1. Develop a Family Budget – Instead of budgeting what you’d like to spend, use receipts to create a budget for what you actually spent over the last six months. One advantage of this approach is that it factors in unexpected expenses, such as car repairs, illnesses, etc., as well as predictable costs such as rent.
2. Reduce your debt – Generally speaking, lenders look for a total debt load of no more than 36% of income. Since this figure includes your mortgage, which typically ranges between 25% and 28% of income, you need to get the rest of installment debt – car loans, student loans, and revolving balances on credit cards – down to between 8% and 10% of your total income.

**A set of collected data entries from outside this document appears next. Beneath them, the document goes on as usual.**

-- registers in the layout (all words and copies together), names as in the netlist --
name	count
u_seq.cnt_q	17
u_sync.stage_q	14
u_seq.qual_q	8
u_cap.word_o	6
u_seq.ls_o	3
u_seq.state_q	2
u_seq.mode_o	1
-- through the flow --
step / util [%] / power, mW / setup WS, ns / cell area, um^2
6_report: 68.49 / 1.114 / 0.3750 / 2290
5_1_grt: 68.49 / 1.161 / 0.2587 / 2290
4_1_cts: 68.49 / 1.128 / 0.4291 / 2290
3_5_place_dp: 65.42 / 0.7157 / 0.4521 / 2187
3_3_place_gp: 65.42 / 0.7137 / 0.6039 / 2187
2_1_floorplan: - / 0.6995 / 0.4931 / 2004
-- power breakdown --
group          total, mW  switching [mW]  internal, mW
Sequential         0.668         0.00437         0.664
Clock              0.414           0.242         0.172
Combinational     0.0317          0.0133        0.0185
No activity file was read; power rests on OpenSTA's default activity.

3. Get a handle on expenses – You probably know how much you spend on rent and utilities, but little expenses add up. Try writing down everything you spend for one month. You’ll probably see some great ways to save.

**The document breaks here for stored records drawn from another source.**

File: config.mk
export PLATFORM = sky130hd
export DESIGN_NAME = aux_xact_seq
export DESIGN_NICKNAME = d
export VERILOG_FILES = /design/src/rtl/aux_seq_pkg.sv /design/src/rtl/aux_msg_pack.sv /design/src/rtl/aux_reply_unpack.sv /design/src/rtl/aux_backoff_timer.sv /design/src/rtl/aux_xact_seq.sv
export SDC_FILE = /design/constraint.sdc
export NUM_CORES = 1
export LEC_CHECK = 0
export ABC_CLOCK_PERIOD_IN_PS = 5300
export BUFFER_PORTS_ARGS = -buffer_cell sky130_fd_sc_hd__buf_2
export CAP_MARGIN = 20
export CORE_AREA = 2 2 254 256
export CTS_CLUSTER_SIZE = 10
export DETAILED_ROUTE_END_ITERATION = 8
export DIE_AREA = 0 0 256 258
export SYNTH_ARGS = -nofsm -noshare
export SYNTH_HDL_FRONTEND = slang
export SYNTH_SLANG_ARGS = --single-unit
File: constraint.sdc
create_clock -name clk -period 5.3 [get_ports clk]
set_input_delay 0.265 -clock clk [delete_from_list [all_inputs] [get_ports clk]]
set_output_delay 0.265 -clock clk [all_outputs]
set_load 0.005 [all_outputs]
File: src/rtl/aux_seq_pkg.sv
package aux_seq_pkg;

    typedef enum logic [2:0] {
        ST_IDLE,
        ST_PROBE,
        ST_SEND,
        ST_WAIT,
        ST_CLEAR,
        ST_BACKOFF,
        ST_FINISH
    } seq_state_e;

    typedef enum logic [2:0] {
        RES_OK      = 3'd0,
        RES_BUSY    = 3'd1,
        RES_TIMEOUT = 3'd2,
        RES_RXERR   = 3'd3,
        RES_TOOBIG  = 3'd4
    } res_code_e;

endpackage

File: src/rtl/aux_msg_pack.sv
module aux_msg_pack #(
    parameter  int MSG_BYTES = 20,
    localparam int LEN_W     = $clog2(MSG_BYTES + 1),
    localparam int PAY_BYTES = MSG_BYTES - 4,
    localparam int WORDS     = MSG_BYTES / 4
) (
    input  logic [3:0]             cmd,
    input  logic [19:0]            addr,
    input  logic [LEN_W-1:0]       len,
    input  logic                   is_read,
    input  logic [8*PAY_BYTES-1:0] wdata,
    output logic [32*WORDS-1:0]    words,
    output logic [LEN_W-1:0]       tx_len,
    output logic                   too_big
);
    localparam logic [LEN_W-1:0] PAY_MAX = LEN_W'(PAY_BYTES);
    localparam logic [LEN_W-1:0] RD_MAX  = LEN_W'(MSG_BYTES - 1);
    localparam logic [LEN_W-1:0] HDR_LEN = LEN_W'(4);
    localparam logic [LEN_W-1:0] ADR_LEN = LEN_W'(3);

    logic [7:0] mb [MSG_BYTES];

    // header then payload, byte-addressed
    always_comb begin
        mb[0] = {cmd, addr[19:16]};
        mb[1] = addr[15:8];
        mb[2] = addr[7:0];
        mb[3] = (len != '0) ? 8'(len - LEN_W'(1)) : 8'h00;
        for (int k = 0; k < PAY_BYTES; k++) begin
            mb[4+k] = (!is_read && (LEN_W'(k) < len)) ? wdata[8*k +: 8] : 8'h00;
        end
    end

    // big-endian placement inside each word
    for (genvar w = 0; w < WORDS; w++) begin : g_word
        for (genvar i = 0; i < 4; i++) begin : g_byte
            assign words[32*w + 31 - 8*i -: 8] = mb[4*w + i];
        end
    end

    assign too_big = is_read ? (len > RD_MAX) : (len > PAY_MAX);
    assign tx_len  = (len == '0) ? ADR_LEN : (is_read ? HDR_LEN : len + HDR_LEN);

endmodule

File: src/rtl/aux_reply_unpack.sv
module aux_reply_unpack #(
    parameter  int MSG_BYTES = 20,
    localparam int LEN_W     = $clog2(MSG_BYTES + 1),
    localparam int WORDS     = MSG_BYTES / 4
) (
    input  logic                     is_read,
    input  logic [LEN_W-1:0]         len,
    input  logic [LEN_W-1:0]         rx_len,
    input  logic [32*WORDS-1:0]      rx_words,
    output logic                     len_bad,
    output logic [3:0]               reply,
    output logic [LEN_W-1:0]         count,
    output logic [8*(MSG_BYTES-1)-1:0] rdata
);
    localparam logic [LEN_W-1:0] MSG_MAX = LEN_W'(MSG_BYTES);

    logic [7:0]       rb [MSG_BYTES];
    logic [LEN_W-1:0] want;
    logic [LEN_W-1:0] eff;
    logic             unused_low;

    for (genvar w = 0; w < WORDS; w++) begin : g_word
        for (genvar i = 0; i < 4; i++) begin : g_byte
            assign rb[4*w + i] = rx_words[32*w + 31 - 8*i -: 8];
        end
    end

    assign unused_low = ^rb[0][3:0];

    always_comb begin
        want    = is_read ? len + LEN_W'(1) : LEN_W'(2);
        eff     = (rx_len < want) ? rx_len : want;
        len_bad = (rx_len == '0) || (rx_len > MSG_MAX);
        reply   = rb[0][7:4];
        rdata   = '0;
        count   = len;
        if (is_read) begin
            count = (eff == '0) ? '0 : eff - LEN_W'(1);
            for (int k = 0; k < MSG_BYTES - 1; k++) begin
                if (LEN_W'(k) < count) rdata[8*k +: 8] = rb[k+1];
            end
        end else if (eff >= LEN_W'(2)) begin
            count = (rb[1] > 8'(len)) ? len : rb[1][LEN_W-1:0];
        end
    end

endmodule

File: src/rtl/aux_backoff_timer.sv
module aux_backoff_timer #(
    parameter  int CYC = 45000,
    localparam int CW  = $clog2(CYC + 1)
) (
    input  logic clk,
    input  logic rst_n,
    input  logic run,
    output logic expire
);
    logic [CW-1:0] cnt_q;

    always_ff @(posedge clk or negedge rst_n) begin
        if (!rst_n)   cnt_q <= '0;
        else if (run) cnt_q <= cnt_q + CW'(1);
        else          cnt_q <= '0;
    end

    assign expire = run && (cnt_q == CW'(CYC - 1));

endmodule

File: src/rtl/aux_xact_seq.sv
module aux_xact_seq
    import aux_seq_pkg::*;
#(
    parameter  int MSG_BYTES   = 20,
    parameter  int MAX_TRIES   = 5,
    parameter  int BUSY_PROBES = 3,
    parameter  int BACKOFF_CYC = 45000,
    localparam int LEN_W       = $clog2(MSG_BYTES + 1),
    localparam int WORDS       = MSG_BYTES / 4,
    localparam int PAY_BYTES   = MSG_BYTES - 4
) (
    input  logic                       clk,
    input  logic                       rst_n,
    input  logic                       req_start,
    input  logic                       req_read,
    input  logic [3:0]                 req_cmd,
    input  logic [19:0]                req_addr,
    input  logic [LEN_W-1:0]           req_len,
    input  logic [8*PAY_BYTES-1:0]     req_wdata,
    input  logic                       link_busy,
    output logic                       link_go,
    output logic [32*WORDS-1:0]        link_tx_words,
    output logic [LEN_W-1:0]           link_tx_len,
    input  logic                       link_done,
    input  logic                       link_timeout,
    input  logic                       link_rxerr,
    input  logic [LEN_W-1:0]           link_rx_len,
    input  logic [32*WORDS-1:0]        link_rx_words,
    output logic                       link_clr,
    output logic                       res_valid,
    output logic [2:0]                 res_code,
    output logic [3:0]                 res_reply,
    output logic [LEN_W-1:0]           res_count,
    output logic [8*(MSG_BYTES-1)-1:0] res_rdata
);
    localparam int TRY_W = $clog2(MAX_TRIES + 1);
    localparam int PRB_W = $clog2(BUSY_PROBES + 1);

    seq_state_e state_q, state_d;
    res_code_e  verdict;

    // captured request
    logic                     rd_q;
    logic [3:0]               cmd_q;
    logic [19:0]              addr_q;
    logic [LEN_W-1:0]         len_q;
    logic [8*PAY_BYTES-1:0]   wdata_q;
    // sequencing
    logic [PRB_W-1:0]         probe_q;
    logic [TRY_W-1:0]         tries_q;
    // last completion
    logic                     to_q, rx_q;
    logic [LEN_W-1:0]         rxlen_q;
    logic [32*WORDS-1:0]      rxw_q;
    // result
    res_code_e                code_q;
    logic [3:0]               reply_q;
    logic [LEN_W-1:0]         count_q;
    logic [8*(MSG_BYTES-1)-1:0] rdata_q;

    logic                     too_big;
    logic                     len_bad;
    logic [3:0]               up_reply;
    logic [LEN_W-1:0]         up_count;
    logic [8*(MSG_BYTES-1)-1:0] up_rdata;
    logic                     bo_expire;
    logic                     in_wait;

    aux_msg_pack #(.MSG_BYTES(MSG_BYTES)) u_pack (
        .cmd     (cmd_q),
        .addr    (addr_q),
        .len     (len_q),
        .is_read (rd_q),
        .wdata   (wdata_q),
        .words   (link_tx_words),
        .tx_len  (link_tx_len),
        .too_big (too_big)
    );

    aux_reply_unpack #(.MSG_BYTES(MSG_BYTES)) u_unpack (
        .is_read  (rd_q),
        .len      (len_q),
        .rx_len   (rxlen_q),
        .rx_words (rxw_q),
        .len_bad  (len_bad),
        .reply    (up_reply),
        .count    (up_count),
        .rdata    (up_rdata)
    );

    aux_backoff_timer #(.CYC(BACKOFF_CYC)) u_backoff (
        .clk    (clk),
        .rst_n  (rst_n),
        .run    (state_q == ST_BACKOFF),
        .expire (bo_expire)
    );

    // state register
    always_ff @(posedge clk or negedge rst_n) begin
        if (!rst_n) state_q <= ST_IDLE;
        else        state_q <= state_d;
    end

    // transitions and verdict
    always_comb begin
        state_d = state_q;
        verdict = RES_OK;
        unique case (state_q)
            ST_IDLE: begin
                if (req_start) state_d = ST_PROBE;
            end
            ST_PROBE: begin
                if (!link_busy) begin
                    if (too_big) begin
                        state_d = ST_FINISH;
                        verdict = RES_TOOBIG;
                    end else begin
                        state_d = ST_SEND;
                    end
                end else if (probe_q == PRB_W'(BUSY_PROBES - 1)) begin
                    state_d = ST_FINISH;
                    verdict = RES_BUSY;
                end
            end
            ST_SEND: state_d = ST_WAIT;
            ST_WAIT: begin
                if (link_done) state_d = ST_CLEAR;
            end
            ST_CLEAR: begin
                if (to_q) begin
                    verdict = RES_TIMEOUT;
                    state_d = (tries_q < TRY_W'(MAX_TRIES)) ? ST_SEND : ST_FINISH;
                end else if (rx_q) begin
                    verdict = RES_RXERR;
                    state_d = (tries_q < TRY_W'(MAX_TRIES)) ? ST_BACKOFF : ST_FINISH;
                end else begin
                    verdict = len_bad ? RES_BUSY : RES_OK;
                    state_d = ST_FINISH;
                end
            end
            ST_BACKOFF: begin
                if (bo_expire) state_d = ST_SEND;
            end
            ST_FINISH: state_d = ST_IDLE;
            default:   state_d = ST_IDLE;
        endcase
    end

    // datapath registers
    always_ff @(posedge clk or negedge rst_n) begin
        if (!rst_n) begin
            rd_q    <= 1'b0;
            cmd_q   <= '0;
            addr_q  <= '0;
            len_q   <= '0;
            wdata_q <= '0;
            probe_q <= '0;
            tries_q <= '0;
            to_q    <= 1'b0;
            rx_q    <= 1'b0;
            rxlen_q <= '0;
            rxw_q   <= '0;
            code_q  <= RES_OK;
            reply_q <= '0;
            count_q <= '0;
            rdata_q <= '0;
        end else begin
            if (state_q == ST_IDLE && req_start) begin
                rd_q    <= req_read;
                cmd_q   <= req_cmd;
                addr_q  <= req_addr;
                len_q   <= req_len;
                wdata_q <= req_wdata;
            end
            probe_q <= (state_q == ST_PROBE) ? probe_q + PRB_W'(1) : '0;
            if (state_q == ST_IDLE)      tries_q <= '0;
            else if (state_q == ST_SEND) tries_q <= tries_q + TRY_W'(1);
            if (state_q == ST_WAIT && link_done) begin
                to_q    <= link_timeout;
                rx_q    <= link_rxerr;
                rxlen_q <= link_rx_len;
                rxw_q   <= link_rx_words;
            end
            if (state_d == ST_FINISH && state_q != ST_FINISH) begin
                code_q <= verdict;
                if (verdict == RES_OK) begin
                    reply_q <= up_reply;
                    count_q <= up_count;
                    rdata_q <= up_rdata;
                end else begin
                    reply_q <= '0;
                    count_q <= '0;
                    rdata_q <= '0;
                end
            end
        end
    end

    // outputs
    always_comb begin
        link_go   = (state_q == ST_SEND);
        link_clr  = (state_q == ST_CLEAR);
        in_wait   = (state_q == ST_WAIT);
        res_valid = (state_q == ST_FINISH);
        res_code  = code_q;
        res_reply = reply_q;
        res_count = count_q;
        res_rdata = rdata_q;
    end

endmodule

4. Increase your income – It may be necessary to take on a second, part-time job to get your income at a high-enough level to qualify for the home you want.
5. Save for a down payment – Although it’s possible to get a mortgage with only 5% down – or even less in some cases – you can usually get a better rate and a lower overall cost if you put down more. Shoot for saving a 20% down payment.
6. Create a house fund – Don’t just plan on saving whatever’s left toward a down payment. Instead decide on a certain amount a month you want to save, then put it away as you pay your monthly bills.
7. Keep your job – While you don’t need to be in the same job forever to qualify, having a job for less than two years may mean you have to pay a higher interest rate.
8. Establish a good credit history – Get a credit card and make payments by the due date. Do the same for all your other bills. Pay off the entire balance promptly.

Reprinted from REALTOR Magazine Online by permission of the National Association of Realtors, Copyriht 2005, All rights reserved.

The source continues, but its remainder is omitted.